I’m also a fan of Stephen Covey’s 7 Habits, especially Habit #5: Seek first to understand, then to be understood. Partisan-interest just about kills this habit.
Kevin
14 Jan 2017Thanks Scott! I like Covey’s list too.
Greg Samways
12 Apr 2017Excellent again Kevin! Your podcasts are helping so much to get my own thoughts organised about who or what I am. My curiosity experiences were the from an early age. As a kid I was encouraged to be curious and question and investigate everything. Ironically, the curiosity I developed went against conventional schooling by rote, and although I did well, my mind was always flitting from one thing to another! I have done a PhD and Postdoc research, but I was never a true academic either.
I am also striving to capture the web of knowledge required as background for my business, through mind models, mind maps, causal link diagrams, cheatsheets, mind palaces and any other strategy I can find. And I completely agree that creating these models is the best way to learn. I have actually tried to teach science classes without a reference manual or text. Instead I have given the trainees a subject and told than to go research it and summarise it on one page with a mind map or diagram or suchlike, then explain it to me, following Feynman’s method. However, most feel cheated by this approach as I am not “teaching” them! Your comments also put me in mind of the observation that graduates go to university to “read” a subject, but typically wait in the bar until somebody is scheduled to “teach” them.

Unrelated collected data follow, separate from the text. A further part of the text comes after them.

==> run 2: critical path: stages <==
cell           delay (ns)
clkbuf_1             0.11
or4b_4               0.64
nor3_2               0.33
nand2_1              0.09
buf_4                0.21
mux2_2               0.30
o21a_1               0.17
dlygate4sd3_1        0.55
File: src/include/pipe_pkg.sv
// shared constants and carrier types for the fetch/execute pipeline
// assumes a single core clock and synchronous program and data arrays
// Functional notes
// RULE1: non-branch one cycle, branch two cycles
// RULE2: byte addressed program, words at even addresses
// RULE3: pc steps by two, bit zero zero
// RULE4: absolute target word loads pc bits 20:1
// RULE5: relative offset counts single-word instructions
// RULE6: second words carry 1111 plus twelve bits
// RULE7: paired second word feeds its literal onward
// RULE8: lone 1111 word executes as no-op
// RULE9: data space uses a 12-bit address
// RULE10: sixteen banks of 256, two implemented
// RULE11: unimplemented data reads return zeros
// RULE12: direct, indirect, indexed reach every bank
// RULE13: 256-byte access window bypasses bank pointer
// RULE14: clock divided into four phases per cycle
// RULE15: operand read phase two, write phase four
// RULE16: window low half bank 0, high bank 15
// RULE17: access bit one banked, zero window
// RULE18: pipeline starts empty at the reset address
// RULE19: taken skip discards the next fetched word
package pipe_pkg;
    localparam int PC_WORD_W = 20;
    localparam int IR_W      = 16;
    localparam int DADDR_W   = 12;
    localparam int OFS_W     = 8;
    localparam int BANK_W    = 4;
    localparam int NUM_BANKS = 16;
    localparam int REL_W     = 11;
    localparam int LIT_W     = 12;

    localparam logic [PC_WORD_W-1:0] RESET_WORD   = 20'h00000;
    localparam logic [PC_WORD_W-1:0] WORD_STEP    = 20'h00001;
    localparam logic                 PC_LSB       = 1'b0;
    localparam logic [3:0]           SECOND_NIB   = 4'hf;
    localparam logic [BANK_W-1:0]    WIN_LO_BANK  = 4'h0;
    localparam logic [BANK_W-1:0]    WIN_HI_BANK  = 4'hf;
    localparam logic [NUM_BANKS-1:0] IMPL_BANK_MASK = 16'h8001;
    localparam logic [7:0]           ZERO_BYTE    = 8'h00;

    typedef enum logic [3:0] {
        PH_ONE   = 4'b0001,
        PH_TWO   = 4'b0010,
        PH_THREE = 4'b0100,
        PH_FOUR  = 4'b1000
    } phase_t;

    // decode answer from the datapath for the word now executing
    typedef struct packed {
        logic                 branch_abs;
        logic                 branch_rel;
        logic                 skip;
        logic                 two_word;
        logic                 rd;
        logic                 wr;
        logic                 full_mode;
        logic                 access_sel;
        logic [OFS_W-1:0]     offset;
        logic [DADDR_W-1:0]   full_addr;
        logic [PC_WORD_W-1:0] abs_target;
        logic [REL_W-1:0]     rel_offset;
        logic [7:0]           wr_data;
    } exec_ctl_t;

    typedef struct packed {
        logic               rd;
        logic               wr;
        logic [DADDR_W-1:0] addr;
        logic [7:0]         wdata;
    } dm_req_t;
endpackage

File: src/verilog/data_addr_map.sv
// data memory address formation and implemented-bank decode
// assumes the datapath supplies pointer addresses as full 12-bit values
`timescale 1ns/1ps
module data_addr_map #(
    parameter logic [pipe_pkg::NUM_BANKS-1:0] IMPL_BANKS = pipe_pkg::IMPL_BANK_MASK
) (
    input  wire logic                          full_mode,
    input  wire logic                          access_sel,
    input  wire logic [pipe_pkg::OFS_W-1:0]    offset,
    input  wire logic [pipe_pkg::DADDR_W-1:0]  full_addr,
    input  wire logic [pipe_pkg::BANK_W-1:0]   bank_pointer,
    output logic      [pipe_pkg::DADDR_W-1:0]  addr,
    output logic                               implemented
);
    wire                          window_hi;
    wire [pipe_pkg::BANK_W-1:0]   window_bank;
    wire [pipe_pkg::DADDR_W-1:0]  window_addr;
    wire [pipe_pkg::DADDR_W-1:0]  banked_addr;

    assign window_hi   = offset[pipe_pkg::OFS_W-1];
    assign window_bank = window_hi ? pipe_pkg::WIN_HI_BANK : pipe_pkg::WIN_LO_BANK; // RULE16
    assign window_addr = {window_bank, offset}; // RULE13
    assign banked_addr = {bank_pointer, offset};
    // full and pointer modes reach any of the 4096 locations
    assign addr = full_mode ? full_addr : (access_sel ? banked_addr : window_addr); // RULE17 RULE12 RULE9
    assign implemented = IMPL_BANKS[addr[pipe_pkg::DADDR_W-1 -: pipe_pkg::BANK_W]]; // RULE10
endmodule

File: src/verilog/fetch_execute_pipeline.sv
// two-stage fetch/execute control with four-phase sequencing and data map
// assumes synchronous program and data arrays answering one clock after address
`timescale 1ns/1ps
module fetch_execute_pipeline #(
    parameter logic [pipe_pkg::PC_WORD_W-1:0] RESET_WORD = pipe_pkg::RESET_WORD,
    parameter logic [pipe_pkg::NUM_BANKS-1:0] IMPL_BANKS = pipe_pkg::IMPL_BANK_MASK
) (
    input  wire logic                          clk_sys,
    input  wire logic                          rstn,
    output logic      [pipe_pkg::PC_WORD_W:0]  pm_addr,
    input  wire logic [pipe_pkg::IR_W-1:0]     pm_rdata,
    output logic      [pipe_pkg::IR_W-1:0]     exec_word,
    output logic                               exec_valid,
    output logic                               exec_second,
    output logic      [pipe_pkg::LIT_W-1:0]    exec_literal,
    input  wire pipe_pkg::exec_ctl_t           exec_ctl,
    input  wire logic [pipe_pkg::BANK_W-1:0]   bank_pointer,
    output pipe_pkg::phase_t                   phase,
    output pipe_pkg::dm_req_t                  dm_req,
    input  wire logic [7:0]                    dm_rdata,
    output logic      [7:0]                    operand
);
    pipe_pkg::phase_t                 next_phase;
    logic [pipe_pkg::PC_WORD_W-1:0]   pc_word;
    logic [pipe_pkg::IR_W-1:0]        ir;
    logic                             ir_valid;
    logic                             second_pending;
    logic                             rd_taken;
    logic                             rd_impl;

    wire                              end_cycle;
    wire                              top_is_second;
    wire                              active;
    wire                              redirect;
    wire                              flush;
    wire [pipe_pkg::PC_WORD_W-1:0]    rel_ext;
    wire [pipe_pkg::PC_WORD_W-1:0]    target_word;
    wire [pipe_pkg::PC_WORD_W-1:0]    next_pc_word;
    wire [pipe_pkg::DADDR_W-1:0]      data_addr;
    wire                              data_impl;

    // four-phase sequencer
    always_comb begin
        case (phase)
            pipe_pkg::PH_ONE:   next_phase = pipe_pkg::PH_TWO;
            pipe_pkg::PH_TWO:   next_phase = pipe_pkg::PH_THREE;
            pipe_pkg::PH_THREE: next_phase = pipe_pkg::PH_FOUR;
            pipe_pkg::PH_FOUR:  next_phase = pipe_pkg::PH_ONE;
            default:            next_phase = pipe_pkg::PH_ONE;
        endcase
    end

    always_ff @(posedge clk_sys or negedge rstn) begin
        if (!rstn) begin
            phase <= pipe_pkg::PH_ONE;
        end else begin
            phase <= next_phase; // RULE14
        end
    end

    assign end_cycle = (phase == pipe_pkg::PH_FOUR);

    // execute-stage decode
    assign top_is_second = (ir[pipe_pkg::IR_W-1 -: 4] == pipe_pkg::SECOND_NIB); // RULE6
    assign exec_word     = ir;
    assign exec_valid    = ir_valid & ~top_is_second; // RULE8
    assign exec_second   = ir_valid & top_is_second & second_pending; // RULE7
    assign exec_literal  = ir[pipe_pkg::LIT_W-1:0]; // RULE7
    assign active        = exec_valid | exec_second;
    assign redirect      = active & (exec_ctl.branch_abs | exec_ctl.branch_rel);
    assign flush         = redirect | (active & exec_ctl.skip); // RULE1 RULE19

    // target formation in word units, bit zero never stored
    assign rel_ext = {{(pipe_pkg::PC_WORD_W - pipe_pkg::REL_W){exec_ctl.rel_offset[pipe_pkg::REL_W-1]}},
                      exec_ctl.rel_offset};
    assign target_word  = exec_ctl.branch_abs ? exec_ctl.abs_target // RULE4
                                              : pc_word + rel_ext; // RULE5
    assign next_pc_word = redirect ? target_word : pc_word + pipe_pkg::WORD_STEP; // RULE3
    assign pm_addr      = {pc_word, pipe_pkg::PC_LSB}; // RULE2 RULE3

    // fetch latch and pipeline state; flushed word runs as a no-op slot
    always_ff @(posedge clk_sys or negedge rstn) begin
        if (!rstn) begin
            pc_word        <= RESET_WORD; // RULE18
            ir             <= '0;
            ir_valid       <= 1'b0; // RULE18
            second_pending <= 1'b0;
        end else if (end_cycle) begin
            pc_word        <= next_pc_word;
            ir             <= pm_rdata;
            ir_valid       <= ~flush; // RULE1 RULE19
            second_pending <= exec_valid & exec_ctl.two_word & ~flush; // RULE7
        end
    end

    data_addr_map #(
        .IMPL_BANKS   (IMPL_BANKS)
    ) u_map (
        .full_mode    (exec_ctl.full_mode),
        .access_sel   (exec_ctl.access_sel),
        .offset       (exec_ctl.offset),
        .full_addr    (exec_ctl.full_addr),
        .bank_pointer (bank_pointer),
        .addr         (data_addr),
        .implemented  (data_impl)
    );

    // data strobes; unimplemented banks are never touched
    assign dm_req.rd    = active & exec_ctl.rd & (phase == pipe_pkg::PH_TWO) & data_impl; // RULE15
    assign dm_req.wr    = active & exec_ctl.wr & end_cycle & data_impl; // RULE15
    assign dm_req.addr  = data_addr;
    assign dm_req.wdata = exec_ctl.wr_data;

    always_ff @(posedge clk_sys or negedge rstn) begin
        if (!rstn) begin
            rd_taken <= 1'b0;
            rd_impl  <= 1'b0;
        end else begin
            rd_taken <= active & exec_ctl.rd & (phase == pipe_pkg::PH_TWO);
            rd_impl  <= data_impl;
        end
    end

    always_ff @(posedge clk_sys or negedge rstn) begin
        if (!rstn) begin
            operand <= pipe_pkg::ZERO_BYTE;
        end else if (rd_taken) begin
            operand <= rd_impl ? dm_rdata : pipe_pkg::ZERO_BYTE; // RULE11
        end
    end

    // checks
    a_branch_flush: assert property ( // RULE1
        @(posedge clk_sys) disable iff (!rstn)
        end_cycle && redirect |=> !ir_valid ##4 ir_valid)
        else $error("branch did not flush exactly one word");

    a_pc_step: assert property ( // RULE3
        @(posedge clk_sys) disable iff (!rstn)
        end_cycle && !redirect |=> pm_addr == $past(pm_addr) + 21'h000002)
        else $error("pc did not advance by two");

    a_pc_even: assert property ( // RULE2
        @(posedge clk_sys) disable iff (!rstn)
        pm_addr[0] == 1'b0)
        else $error("program address odd");

    a_abs_target: assert property ( // RULE4
        @(posedge clk_sys) disable iff (!rstn)
        end_cycle && active && exec_ctl.branch_abs
        |=> pm_addr == {$past(exec_ctl.abs_target), 1'b0})
        else $error("absolute target not loaded into pc bits 20:1");

    a_rel_target: assert property ( // RULE5
        @(posedge clk_sys) disable iff (!rstn)
        end_cycle && active && exec_ctl.branch_rel && !exec_ctl.branch_abs
        |=> pm_addr == $past(pm_addr) + {$past(rel_ext), 1'b0})
        else $error("relative target not scaled to words");

    a_second_pairs: assert property ( // RULE7
        @(posedge clk_sys) disable iff (!rstn)
        end_cycle && exec_valid && exec_ctl.two_word && !flush
        && pm_rdata[15:12] == pipe_pkg::SECOND_NIB |=> exec_second [*4])
        else $error("paired second word not delivered");

    a_lone_second_nop: assert property ( // RULE8
        @(posedge clk_sys) disable iff (!rstn)
        ir_valid && top_is_second && !second_pending
        |-> !exec_valid && !dm_req.rd && !dm_req.wr && !redirect)
        else $error("lone second word had side effects");

    a_phase_order: assert property ( // RULE14
        @(posedge clk_sys) disable iff (!rstn)
        phase == pipe_pkg::PH_ONE |=> phase == pipe_pkg::PH_TWO
        ##1 phase == pipe_pkg::PH_THREE ##1 phase == pipe_pkg::PH_FOUR)
        else $error("phase order broken");

    a_strobe_phase: assert property ( // RULE15
        @(posedge clk_sys) disable iff (!rstn)
        (dm_req.rd |-> phase == pipe_pkg::PH_TWO) and (dm_req.wr |-> end_cycle))
        else $error("data strobe in wrong phase");

    a_unimpl_zero: assert property ( // RULE11
        @(posedge clk_sys) disable iff (!rstn)
        phase == pipe_pkg::PH_TWO && active && exec_ctl.rd && !data_impl
        |-> !dm_req.rd ##2 operand == pipe_pkg::ZERO_BYTE)
        else $error("unimplemented read not zero");

    a_window_map: assert property ( // RULE16
        @(posedge clk_sys) disable iff (!rstn)
        !exec_ctl.full_mode && !exec_ctl.access_sel
        |-> data_addr == {(exec_ctl.offset[7] ? pipe_pkg::WIN_HI_BANK
                                              : pipe_pkg::WIN_LO_BANK), exec_ctl.offset})
        else $error("access window mapped wrongly");

    a_banked_map: assert property ( // RULE17
        @(posedge clk_sys) disable iff (!rstn)
        !exec_ctl.full_mode && exec_ctl.access_sel
        |-> data_addr == {bank_pointer, exec_ctl.offset})
        else $error("banked address not from bank pointer");

    a_skip_flush: assert property ( // RULE19
        @(posedge clk_sys) disable iff (!rstn)
        end_cycle && active && exec_ctl.skip |=> !exec_valid && !exec_second)
        else $error("skip did not discard next word");

    c_branch: cover property (@(posedge clk_sys) disable iff (!rstn) end_cycle && redirect);
    c_lone_second: cover property (@(posedge clk_sys) disable iff (!rstn)
        ir_valid && top_is_second && !second_pending);
    c_paired_second: cover property (@(posedge clk_sys) disable iff (!rstn) exec_second);
    c_unimpl_read: cover property (@(posedge clk_sys) disable iff (!rstn)
        rd_taken && !rd_impl);
endmodule

File: config.mk
export PLATFORM = sky130hd
export DESIGN_NAME = fetch_execute_pipeline
export DESIGN_NICKNAME = d
export VERILOG_FILES = /design/src/include/pipe_pkg.sv /design/src/verilog/data_addr_map.sv /design/src/verilog/fetch_execute_pipeline.sv
export SDC_FILE = /design/constraint.sdc
export NUM_CORES = 1
export LEC_CHECK = 0
export BUFFER_PORTS_ARGS = -buffer_cell sky130_fd_sc_hd__buf_2
export CORE_ASPECT_RATIO = 0.9
export CORE_MARGIN = 8
export CORE_UTILIZATION = 49
export CTS_BUF_LIST = sky130_fd_sc_hd__clkbuf_4
export CTS_CLUSTER_DIAMETER = 40
export CTS_CLUSTER_SIZE = 8
export DETAILED_ROUTE_END_ITERATION = 10
export PLACE_DENSITY_LB_ADDON = 0.3
export SETUP_SLACK_MARGIN = 0.3
export SYNTH_ARGS = -nofsm -noshare
export SYNTH_HDL_FRONTEND = slang
export SYNTH_SLANG_ARGS = --single-unit
File: constraint.sdc
create_clock -name clk_sys -period 3.1 [get_ports clk_sys]
set_clock_uncertainty 0.05 [all_clocks]
set_input_delay 0.62 -clock clk_sys [delete_from_list [all_inputs] [get_ports clk_sys]]
set_output_delay 0.62 -clock clk_sys [all_outputs]
set_load 0.01 [all_outputs]
; ---- Word level (Yosys, flattened, before mapping)
; Memories as Yosys holds them, arrays and structs flattened.
; Cells that the tools add are included.
[word_totals]
regBits = 52
rom_bits = 16
output_inout_bits = 85
word_cells = 43
memories = 1
[op_classes]
addsub = 2
n_lt_le_gt_ge = 1
n_eq_ne = 5
muxes = 8
bitwise = 18
[mem_list]
columns = name, words, word_bits, rd, rd_ports_with_merged_regs, write_ports, line
row1 = (name not given), 16, 1, 1, 0, 0, data_addr_map.sv:26  ; assign implemented = IMPL_BANKS[addr[pipe_pkg::DADDR_W-1 -: pipe_pkg::BANK_W]];
[op_table]
columns = op, count
row1 = 2-to-1 mux 20 bit, 2
row2 = 2-to-1 mux 12 bit, 2
row3 = adder 20 x 1 -> 20 bit (second input constant), 1
row4 = adder 20 bit, 1
row5 = AND 1 bit, 13
row6 = one-hot mux 4 bit (3 select lines), 1
row7 = == test 4 bit (second input constant), 2
row8 = 2-to-1 mux 8 bit, 1
row9 = < comparator 4 x 5 -> 1 bit (second input constant), 1
row10 = == test 4 x 1 -> 1 bit (second input constant), 1
row11 = == test 4 x 2 -> 1 bit (second input constant), 1
row12 = == test 4 x 3 -> 1 bit (second input constant), 1
row13 = 2-to-1 mux 4 bit, 1
row14 = bitwise OR 1 bit, 3
row15 = NOT 1 bit, 2
row16 = 2-to-1 mux 1 bit, 1

; ---- Longest topological paths before layout
; Gate-level depths: netlist of run 1.
[logic_depth]
ltp_word = 8
mapped_depth = 10
ltp_nobuf = 10

; ---- Modules after synthesis
; Synthesis of run 1 repeated with hierarchy kept, for this count alone.
[unflattened]
cells_unflattened = 497
area_unflattened_um2 = 4053.9
[by_module_without_submodules]
columns = mod, n_inst, cells_each, area_each_um2, seq_area_each_um2
row1 = fetch_execute_pipeline, 1, 464, 3821.2, 1302.5
row2 = data_addr_map, 1, 33, 232.7, 0.0

; ---- Least setup slack after synthesis of run 1
; Ideal clock, no wire load.
[synth_path]
path_kind = input -> register
from = input exec_ctl[8] (netlist bit)
to = register pc_word[16] (netlist bit)
arrival_time_ns = 2.464
required_time_ns = 2.912
slack_ns = 0.447
path_stages = 10
n_path_buf = 0
path_cell_list = ha_1 > inv_1 > fa_1 > and2b_2 > o2111ai_2 > a2111oi_2 > nor3_2 > nor2_2 > mux2i_1 > o221ai_1
[synth_via]
elab_chain_cells = 3
[synth_lines]
columns = element, line
row1 = from (decl), fetch_execute_pipeline.sv:16  ; input wire pipe_pkg::exec_ctl_t exec_ctl,
row2 = adder 20 bit, fetch_execute_pipeline.sv:77  ; : pc_word + rel_ext;
row3 = 2-to-1 mux 20 bit, fetch_execute_pipeline.sv:76  ; assign target_word = exec_ctl.branch_abs ? exec_ctl.abs_target
row4 = 2-to-1 mux 20 bit, fetch_execute_pipeline.sv:78  ; assign next_pc_word = redirect ? target_word : pc_word + pipe_pkg::WORD_STEP;
row5 = to (signal assigned), fetch_execute_pipeline.sv:89  ; pc_word <= next_pc_word;
row6 = to (decl), fetch_execute_pipeline.sv:24  ; logic [pipe_pkg::PC_WORD_W-1:0] pc_word;
; No other way between the ends.
; A chain may end at the register's enable or synchronous reset.

==> results by group, run 1 <==
Outcome
  – Status: complete, no violations

Pwr
  – Leak Pwr: 2.30 nW
  – Total Power: around 0.0032 W
  – Power per cell area: 670 nW/um^2
  – Worst vdd rail ir drop: 0.395 mV

Timing
  – # setup viols final: 0
  – Fin worst setup slack: 498 ps
  – Slew Limit Headroom: 0.537
  – Setup tns final: 0 ps
  – RSZ-0062 raised after global routing: true
  – Period utilization: 0.839
  – Worst-Margin Slew: 690 ps
  – Fmax: 0.384 GHz
  – Final min period: 2600 ps
  – Pins Over Slew Limit: 0
  – Hold Vio Cnt, Final: 0

GRT
  – GR Util All Layers: 0.208
  – First-pass GRT wire length: 19500 um
  – Vias in the first global route: a little under 4000
  – Total gr overflow: 0
  – Antenna violations before repair: 0
  – Largest net degree at the start of global routing: 34

Detailed routing
  – DRT Wirelength: 12000 um
  – Detailed Routing Iterations Pass 1: 5
  – Antenna Nets Post-Route: 0
  – Remaining routing DRC violations: 0
  – Total number of vias: between 3000 and 4000
  – Detailed Route Iter0 Violations: 244
  – Via-to-Cell Ratio: 5.59
  – Drt wl/cell: 16.8 um

Final layout
  – # diodes: 0
  – Layout area overhead: 21.7%
  – Final core utilization: 0.605
  – Final cell count without fillers: 714
  – Final nets: 732
  – Share of cells above drive strength 1: 0.341

Logic synthesis
  – Post-synthesis async set-or-reset flop share: 1.00
  – Syn nets: 594
  – Synth top area share: 0.325
  – Synth top area cells: dfrtp_1 (32%), nand2_1 (7.4%), ha_1 (6.4%)
  – Most used flip-flop cell after synthesis: dfrtp_1
  – Synthesized cell area: just under 4000 um^2
  – EDFF count, synth: 0
  – Synth cell types: 65
  – Post-Synthesis Cells: 476
  – Sequential share of the synthesized area: 0.331
  – Yosys warning total: 0
  – Synth Register Bits: 52
  – Syn Area/Cell: just over 8 um^2
  – Synth area leader: dfrtp_1

Setup path
  – Worst path required time: around 2400 ps
  – Worst R2R Start: pc_word[0]
  – Reg2reg path depth: 10
  – CP arrival: 1930 ps
  – Reg2reg end: pc_word[16]
  – WS Path Type: in -> out
  – Crit Path Max Fanout: 5
  – R2R Setup Slk: roughly 530 ps
  – CP startpoint kind: input pin
  – CP endpoint kind: primary output

Clock tree
  – Maximum buffer depth of the clock tree: 2
  – Clock root buffer master: clkbuf_4
  – Worst skew pair latency: about 370 ps
  – H-tree depth: 2
  – Number of CTS-inserted buffers: 5
  – Post-cts hold buffer count: 0
  – Clk sinks: 52
  – TritonCTS clock tree: built
  – Clk slew on worst S/H paths: approximately 150 ps

Placed design
  – Pre-CTS setup slack: 102 ps
  – Routability Congestion: ~0.9
  – Port bufs: between 150 and 200
  – Placed insts: between 700 and 800
  – DP HPWL: about 9600 um

Die
  – Die span in x: 110 um
  – Top Ports: 182
  – DIE HEIGHT: approximately 100 um
  – Initial core utilization: 0.497
  – Row count: 31
  – Core area: 7910 um^2
  – Die area: 11100 um^2

Flow run
  – Max-cap violation count: 0

Min path
  – Worst hold path type: in -> async
-- synth_stat cells, types with 2 or more instances --
cell type / number
a21o_1: 5
xor2_1: 7
nand4_1: 8
o21ai_0: 33
mux2_2: 8
a211oi_1: 6
a221oi_1: 2
dfrtp_1: 51
o22ai_1: 2
nand2b_1: 4
mux2i_1: 3
o211ai_1: 5
a31oi_1: 8
o21a_1: 2
a32o_1: 2
nor3_1: 5
and2_1: 5
nor2b_1: 5
nand3_1: 20
o31ai_1: 2
clkbuf_1: 12
nor4b_1: 3
ha_1: 20
and2b_2: 2
nor2_1: 24
inv_1: 20
a21oi_1: 40
nor2_2: 3
and3_1: 9
a211oi_2: 2
o21ai_1: 3
buf_2: 7
and4_1: 2
xnor2_1: 15
nand2_1: 77
o22a_1: 2
buf_4: 21
o221ai_1: 4
-- area by class of cell --
cell class | count | area (um^2)
Inverter | 20 | 75.1
Tap cell | 99 | 124
Clock buffer | 7 | 52.6
Sequential cell | 52 | 1300
Timing Repair Buffer | 172 | 881
Clock inverter | 1 | 30.0
Multi-Input combinational cell | 363 | 2320
Fill cell | 733 | 3130
-- repair_timing --
item,in CTS,in global routing
setup buffers,0,1
setup endpoints to repair,0,4
gates resized for setup,0,5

I thought you might be interested to consider that “curious” and “care” have the same Latin root. Ian Gilbert at Independent Thinking (http://www.independentthinking.co.uk/) always told me that if you are not curious, it is because your don’t care! Are you familiar with his work? I particularly enjoyed his book “Why do I need a Teacher when I’ve got Google”.
Thanks for the heads up on “Partisan Interest vs Genuine Curiosity”. I definitely do need to ratchet down the Partisan Interest and consider the outgroup perspective on several of my political and environmental crusades!
Keep up the good work!
Kevin
12 Apr 2017Thank for this great comment Greg! I love the latin connection!